From 1 - 31? I'll Be An 8

I really don't like the Proverbs 31 woman. Since the first time I read those words, I've never liked her. She is a woman that seems to have reached near perfection, something that is light years away from me. When I read most of the words in Proverbs 31, it leaves me feeling disheartened rather than inspired. I feel angry not convicted. I feel hopeless not rejuvenated. In the 21 verses that describe this impeccable woman, I can only identify with two. Verses 11 and 23 seem to be only ones I posses or even want to;

11 Her husband has full confidence in her
and lacks nothing of value.

23 Her husband is respected at the city gate,
where he takes his seat among the elders of the land.

Even those have more to do with my husband's mindset than my ability. I see this woman and I have no desire to be anything like her. Who wants to "get up while it's still dark" and have a "lamp that does not go out at night?" Not me! When I see Proverbs 31 I think of all the things I am not, rather than the things I aspire to be.

I consider myself more like the woman from John chapter 8. No, I'm not an adulterer, but I can identify with her sin, her scars, her dirt. Here is a woman who has been caught in the most heinous of sins. Then, for everyone to see, she is brought to the center of town and called out. Instead of persecuting her more, Jesus draws the attention from her to Himself. He takes her sin and makes Himself the center of attention. Then, in a moment completely true to His character, He commands that she be stoned only by those who have never sinned. Impossible!
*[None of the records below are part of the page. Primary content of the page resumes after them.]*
$ cat src/rtl/mem_writeback_stage.sv
// Memory/writeback stage: runs loads and stores through a request/response
// handshake and drives the decode-stage register-file write port.
module mem_writeback_stage #(
  parameter int XLEN          = 64,
  parameter int REGISTER_SIZE = 5
) (
  input  logic                     clk,
  input  logic                     rst,
  input  logic                     in_valid,
  output logic                     in_ready,
  input  logic                     rf_write_enable,
  input  logic [REGISTER_SIZE-1:0] rf_write_addr,
  input  logic [1:0]               rf_write_data_sel,
  input  logic                     dm_read_enable,
  input  logic                     dm_write_enable,
  input  logic [2:0]               dm_load_type,
  input  logic [XLEN-1:0]          alu_result,
  input  logic [XLEN-1:0]          dm_write_data,
  input  logic [XLEN-1:0]          pc_plus4,
  output logic                     mem_req_valid,
  input  logic                     mem_req_ready,
  output logic                     mem_req_we,
  output logic [XLEN-1:0]          mem_req_addr,
  output logic [XLEN-1:0]          mem_req_wdata,
  output logic [1:0]               mem_req_size,
  input  logic                     mem_rsp_valid,
  input  logic [XLEN-1:0]          mem_rsp_data,
  output logic                     rf_writeback_enable,
  output logic [REGISTER_SIZE-1:0] rf_writeback_addr,
  output logic [XLEN-1:0]          rf_writeback_data,
  output logic [XLEN-1:0]          dm_data_bypass,
  output logic                     stall
);

  typedef enum logic [1:0] {
    ST_IDLE = 2'd0,
    ST_REQ  = 2'd1,
    ST_WAIT = 2'd2
  } state_t;

  // Byte offset within the doubleword, low bits cleared to the access size.
  function automatic logic [2:0] mask_offset(input logic [2:0] addr_lo, input logic [1:0] size);
    logic [2:0] off;
    case (size)
      2'd0:    off = addr_lo;
      2'd1:    off = {addr_lo[2:1], 1'b0};
      2'd2:    off = {addr_lo[2], 2'b00};
      default: off = 3'b000;
    endcase
    return off;
  endfunction

  // Pull the addressed field out of the response doubleword and extend it.
  function automatic logic [XLEN-1:0] load_extract(input logic [XLEN-1:0] data,
                                                   input logic [2:0] addr_lo,
                                                   input logic [2:0] ltype);
    logic [XLEN-1:0] sh;
    logic [XLEN-1:0] res;
    sh = data >> {mask_offset(addr_lo, ltype[1:0]), 3'b000};
    case (ltype)
      3'b000:  res = {{(XLEN-8){sh[7]}}, sh[7:0]};
      3'b001:  res = {{(XLEN-16){sh[15]}}, sh[15:0]};
      3'b010:  res = {{(XLEN-32){sh[31]}}, sh[31:0]};
      3'b100:  res = {{(XLEN-8){1'b0}}, sh[7:0]};
      3'b101:  res = {{(XLEN-16){1'b0}}, sh[15:0]};
      3'b110:  res = {{(XLEN-32){1'b0}}, sh[31:0]};
      default: res = sh;
    endcase
    return res;
  endfunction

  // Writeback source select; the "no write" encoding yields zero.
  function automatic logic [XLEN-1:0] wb_mux(input logic [1:0] sel, input logic [XLEN-1:0] alu,
                                             input logic [XLEN-1:0] load, input logic [XLEN-1:0] link);
    logic [XLEN-1:0] res;
    case (sel)
      2'b00:   res = alu;
      2'b01:   res = load;
      2'b10:   res = link;
      default: res = {XLEN{1'b0}};
    endcase
    return res;
  endfunction

  state_t                     state_r, state_next_s;
  logic                       in_ready_r, req_valid_r, req_we_r;
  logic [XLEN-1:0]            req_addr_r, req_wdata_r, pc4_r;
  logic [1:0]                 req_size_r, sel_r;
  logic [2:0]                 load_type_r;
  logic                       cap_en_r;
  logic [REGISTER_SIZE-1:0]   rd_r;
  logic                       wb_en_r, wb_en_next_s;
  logic [REGISTER_SIZE-1:0]   wb_addr_r, wb_addr_next_s;
  logic [XLEN-1:0]            wb_data_r, wb_data_next_s;
  logic                       accept_s, is_mem_s, en_in_s;

  assign accept_s = in_valid & in_ready_r;
  assign is_mem_s = dm_read_enable | dm_write_enable;
  assign en_in_s  = rf_write_enable & (rf_write_data_sel != 2'b11) &
                    (rf_write_addr != {REGISTER_SIZE{1'b0}});

  // Next-state logic for the IDLE/REQ/WAIT handshake sequencer.
  always_comb begin
    state_next_s = state_r;
    case (state_r)
      ST_IDLE: begin
        if (accept_s && is_mem_s) state_next_s = ST_REQ;
        else                      state_next_s = ST_IDLE;
      end
      ST_REQ: begin
        if (mem_req_ready) state_next_s = req_we_r ? ST_IDLE : ST_WAIT;
        else               state_next_s = ST_REQ;
      end
      ST_WAIT: begin
        if (mem_rsp_valid) state_next_s = ST_IDLE;
        else               state_next_s = ST_WAIT;
      end
      default: state_next_s = ST_IDLE;
    endcase
  end

  // Writeback strobe/address/data; address and data hold when no write occurs.
  always_comb begin
    wb_en_next_s   = 1'b0;
    wb_addr_next_s = wb_addr_r;
    wb_data_next_s = wb_data_r;
    if ((state_r == ST_IDLE) && accept_s && !is_mem_s) begin
      wb_en_next_s = en_in_s;
      if (en_in_s) begin
        wb_addr_next_s = rf_write_addr;
        wb_data_next_s = wb_mux(rf_write_data_sel, alu_result, {XLEN{1'b0}}, pc_plus4);
      end else begin
        wb_addr_next_s = wb_addr_r;
        wb_data_next_s = wb_data_r;
      end
    end else if ((state_r == ST_WAIT) && mem_rsp_valid) begin
      wb_en_next_s = cap_en_r;
      if (cap_en_r) begin
        wb_addr_next_s = rd_r;
        wb_data_next_s = wb_mux(sel_r, req_addr_r,
                                load_extract(mem_rsp_data, req_addr_r[2:0], load_type_r), pc4_r);
      end else begin
        wb_addr_next_s = wb_addr_r;
        wb_data_next_s = wb_data_r;
      end
    end else begin
      wb_en_next_s = 1'b0;
    end
  end

  // State, handshake flags and writeback registers.
  always_ff @(posedge clk or posedge rst) begin
    if (rst) begin
      state_r     <= ST_IDLE;
      in_ready_r  <= 1'b1;
      req_valid_r <= 1'b0;
      wb_en_r     <= 1'b0;
      wb_addr_r   <= {REGISTER_SIZE{1'b0}};
      wb_data_r   <= {XLEN{1'b0}};
    end else begin
      state_r     <= state_next_s;
      in_ready_r  <= (state_next_s == ST_IDLE);
      req_valid_r <= (state_next_s == ST_REQ);
      wb_en_r     <= wb_en_next_s;
      wb_addr_r   <= wb_addr_next_s;
      wb_data_r   <= wb_data_next_s;
    end
  end

  // Capture the instruction fields when it is accepted; they stay stable through REQ/WAIT.
  always_ff @(posedge clk or posedge rst) begin
    if (rst) begin
      req_we_r    <= 1'b0;
      req_addr_r  <= {XLEN{1'b0}};
      req_wdata_r <= {XLEN{1'b0}};
      req_size_r  <= 2'd0;
      load_type_r <= 3'd0;
      cap_en_r    <= 1'b0;
      rd_r        <= {REGISTER_SIZE{1'b0}};
      sel_r       <= 2'd0;
      pc4_r       <= {XLEN{1'b0}};
    end else if (accept_s) begin
      req_we_r    <= dm_write_enable & ~dm_read_enable;
      req_addr_r  <= alu_result;
      req_wdata_r <= dm_write_data << {mask_offset(alu_result[2:0], dm_load_type[1:0]), 3'b000};
      req_size_r  <= dm_load_type[1:0];
      load_type_r <= dm_load_type;
      cap_en_r    <= en_in_s;
      rd_r        <= rf_write_addr;
      sel_r       <= rf_write_data_sel;
      pc4_r       <= pc_plus4;
    end
  end

  assign in_ready            = in_ready_r;
  assign stall               = ~in_ready_r;
  assign mem_req_valid       = req_valid_r;
  assign mem_req_we          = req_we_r;
  assign mem_req_addr        = req_addr_r;
  assign mem_req_wdata       = req_wdata_r;
  assign mem_req_size        = req_size_r;
  assign rf_writeback_enable = wb_en_r;
  assign rf_writeback_addr   = wb_addr_r;
  assign rf_writeback_data   = wb_data_r;
  assign dm_data_bypass      = wb_data_r;

endmodule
The guilty is redeemed. The woman is seen in light of the Truth.

I am this woman. I am the one who feels as though her every sin has been brought forth to the center of the crowd. I am the woman who sees the innermost of my heart and feels as though it's on display for the world to ridicule. Then, when thrown at the feet of Christ, waiting for my judgment, He simply takes the sin and draws the attention to Himself. My sins are forgotten and I am made anew. I am pardoned and excused. I visualize Jesus reaching His mighty hands down, grabbing me under the armpits (much like you would pick up a small child), setting me on my feet again. He gently brushes off the dirt, then pats me on the back, sending me on my way. The shame is gone, the sin erased.

I don't like the Proverbs 31 woman, but I love the lady in John 8.

1,000 Thoughts

It's been a crazy week. I have so many thoughts rolling around in my mind. It almost feels like that game you get at the dollar store, where there are several little marbles inside the little plastic case, and the goal is to get them to all land securely in their little holes. For some reason, my thoughts cannot be settled. We'd have busy schedules these past few weeks, but for some reason, even during down time my mind cannot be still. I need to do several days worth of my Bible study, which I know is not a good thing to cram several days into one.

I went to a homeschool convention on Thursday and Friday (and was too overloaded to go back on Saturday). I've been thinking about the curriculum I bought and I am excited to begin showing Elizabeth (and the twins) the world so that they might fall in love with learning.

Our foster care license should be processed soon, which means that any time now we could get the call. I am already praying for the children that will come into our home and that I might have discernment for their situation.

Lucas and Ashlee will be 2 years old on Friday. I can hardly believe it! Luke and I were looking at some pictures a few weeks ago, and it really seems like it's only been a few months ago that we brought them home from the hospital. Lately, when I look at them, I see little kids rather than my babies and it makes me sad.

There are some family situations that I am worried about. I know that a lot of people close to me are hurting, and it's challenging to be uplifting when I feel the weight of their sorrows on my shoulders. With each revelation of pain, I feel physical weight being laid on me. I know I need to pray and lay it at God's feet, but for some reason I'm struggling with that. Am I doubting His ability to work miracles or the willingness of the people in my life to change? I'm not sure.

Those are just a few of the thousand thoughts running through my mind. Sorry to be Debbie Downer. Sometimes you just gotta lay it all out, so you can walk away and give your mind time to breathe.